While I can see this approach making some sense for small quantities of material, or maybe for partially collapsed barns, it pains me to hear that a viable barn has been turned into boards. It feels like a step backward.

Old barns are both beauty and beast. While they are extensively photographed to capture their aged and worn materials, it is these old materials that make a barn conversion difficult to comprehend and maybe even scary to some. The wood is old, rotten, cracked, and dirty.

You must be crazy to begin with a barn. But the massive beams are also rich with texture from being hewn by hand. They have a warm golden tone that only time can produce. The sheathing boards exposed to the weather read like driftwood or Van Gogh’s “Starry Night.” Yes, these barns are challenging to work with but the reward is well worth the effort.

bardwood

Serendipitous barn art

 

Done sensitively, an old barn can find new life mixed with new materials through a deft compromise of form, function and fabric and can be the center of really exciting “new” architecture.
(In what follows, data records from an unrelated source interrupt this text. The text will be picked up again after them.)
[src/sv/svm_pkg.sv]
`timescale 1ns / 1ps
`default_nettype none

package svm_pkg;

    localparam int SMP_W  = 8;
    localparam int VOL_W  = 18;
    localparam int PAN_W  = 16;
    localparam int GAIN_W = 18;
    localparam int OPR_W  = 19;
    localparam int PROD_W = 2 * OPR_W;
    localparam int ADD_W  = 11;
    localparam int SUM_W  = 12;

    localparam logic [GAIN_W-1:0] UNITY   = 18'h10000;
    localparam logic [GAIN_W-1:0] TWICE   = 18'h20000;
    localparam logic [SMP_W-1:0]  SILENCE = 8'h80;
    localparam logic [SMP_W-1:0]  LEVEL_MAX = 8'hFF;

    typedef enum logic [2:0] {
        ST_IDLE,
        ST_GAIN_L,
        ST_GAIN_R,
        ST_MIX_L,
        ST_MIX_R,
        ST_FIN
    } t_state;

    typedef enum logic [2:0] {
        MUL_NONE,
        MUL_GAIN_L,
        MUL_GAIN_R,
        MUL_MIX_L,
        MUL_MIX_R
    } t_mul_sel;

    typedef struct packed {
        logic     capture;
        t_mul_sel mul_sel;
        logic     load_gain_l;
        logic     load_gain_r;
        logic     upd_l;
        logic     upd_r;
        logic     emit;
    } t_cmd;

    typedef struct packed {
        logic last;
        logic out_free;
    } t_status;

    // Adds a signed increment to an unsigned level and clamps to 0..255.
    function automatic logic [SMP_W-1:0] mix_clamp(input logic [SMP_W-1:0] acc,
                                                   input logic signed [ADD_W-1:0] add);
        logic signed [SUM_W-1:0] s;
        s = $signed({{(SUM_W-SMP_W){1'b0}}, acc}) + SUM_W'(add);
        if (s < 0) begin
            return '0;
        end else if (s > $signed({{(SUM_W-SMP_W){1'b0}}, LEVEL_MAX})) begin
            return LEVEL_MAX;
        end
        return s[SMP_W-1:0];
    endfunction

endpackage

`default_nettype wire

[src/sv/svm_if.sv]
`timescale 1ns / 1ps
`default_nettype none

interface svm_in_if;
    logic                      valid;
    logic                      ready;
    logic [svm_pkg::SMP_W-1:0] sample_byte;
    logic [svm_pkg::VOL_W-1:0] voice_gain;
    logic [svm_pkg::PAN_W-1:0] pan_pos;
    logic                      voice_active;
    logic                      last_voice;

    modport source (output valid, sample_byte, voice_gain, pan_pos, voice_active,
                    last_voice, input ready);
    modport sink (input valid, sample_byte, voice_gain, pan_pos, voice_active,
                  last_voice, output ready);
endinterface
### config.mk
export PLATFORM = sky130hd
export DESIGN_NAME = turn_lane_spec_parser_top_flat
export DESIGN_NICKNAME = d
export VERILOG_FILES = /design/src/rtl/tlsp_pkg.sv /design/src/rtl/tlsp_if.sv /design/src/rtl/turn_lane_spec_parser_top.sv /design/src/rtl/tlsp_front.sv /design/src/rtl/tlsp_cmd_fifo.sv /design/src/rtl/tlsp_back.sv /design/src/flat_wrapper.sv
export SDC_FILE = /design/constraint.sdc
export NUM_CORES = 1
export LEC_CHECK = 0
export BUFFER_PORTS_ARGS = -buffer_cell sky130_fd_sc_hd__buf_4
export CAP_MARGIN = 20
export CORE_AREA = 4 4 140 142
export CTS_BUF_LIST = sky130_fd_sc_hd__clkbuf_4 sky130_fd_sc_hd__clkbuf_8
export DETAILED_ROUTE_END_ITERATION = 8
export DIE_AREA = 0 0 144 146
export PLACE_DENSITY = 0.69
export SYNTH_ARGS = -nofsm -noshare
export SYNTH_HDL_FRONTEND = slang
export SYNTH_SLANG_ARGS = --single-unit
### constraint.sdc
create_clock -name clk -period 3.12 [get_ports clk]
set_input_delay 0.312 -clock clk [delete_from_list [all_inputs] [get_ports clk]]
set_output_delay 0.312 -clock clk [all_outputs]
set_load 0.01 [all_outputs]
Whether your goal is to have an old barn within your house, or just to have the warmth and character of the hewn beams, or even to keep old material out of landfills, an old barn can provide a great starting point.

A striking example of mixing new and old buildings is Camden Yards in Baltimore. In the 1980s, Baltimore’s downtown was backdropped by what was possibly the largest brick building on the east coast– the Baltimore and Ohio Warehouse. This building is eight stories high and over 1,000 feet long, but was abandoned. Roughly 80 years old at the time, the warehouse was both an icon and an eyesore. What do you do with 400,000 square feet of ruin? Some wanted to simply tear it down but instead it was given a new life as a major component to the new ball field. This warehouse is the windowed wall you see behind right field – it has been rehabilitated and adapted as part of the new ball field. Camden Yards’ architectural success launched a series of retro ball fields that embraced the warmth and scale of older ball parks.

Similarly, barns – these wonderful old structures – can be salvaged, moved and re-erected, insulated and converted to be houses, offices, studios, etc. While not officially “preservation,” barns can have a new life adapted to a new use. And the charm and craftsmanship of the old barn timbers can become the focal point for new architecture. The spaces can soar to the rafters as some barns do; or lofts can be built to make the spaces more intimate, as other barns did; or a combination of both. The barns can have wood boards on the frame and therefore look much like the barn originally did, or painted materials to introduce color and be a little brighter.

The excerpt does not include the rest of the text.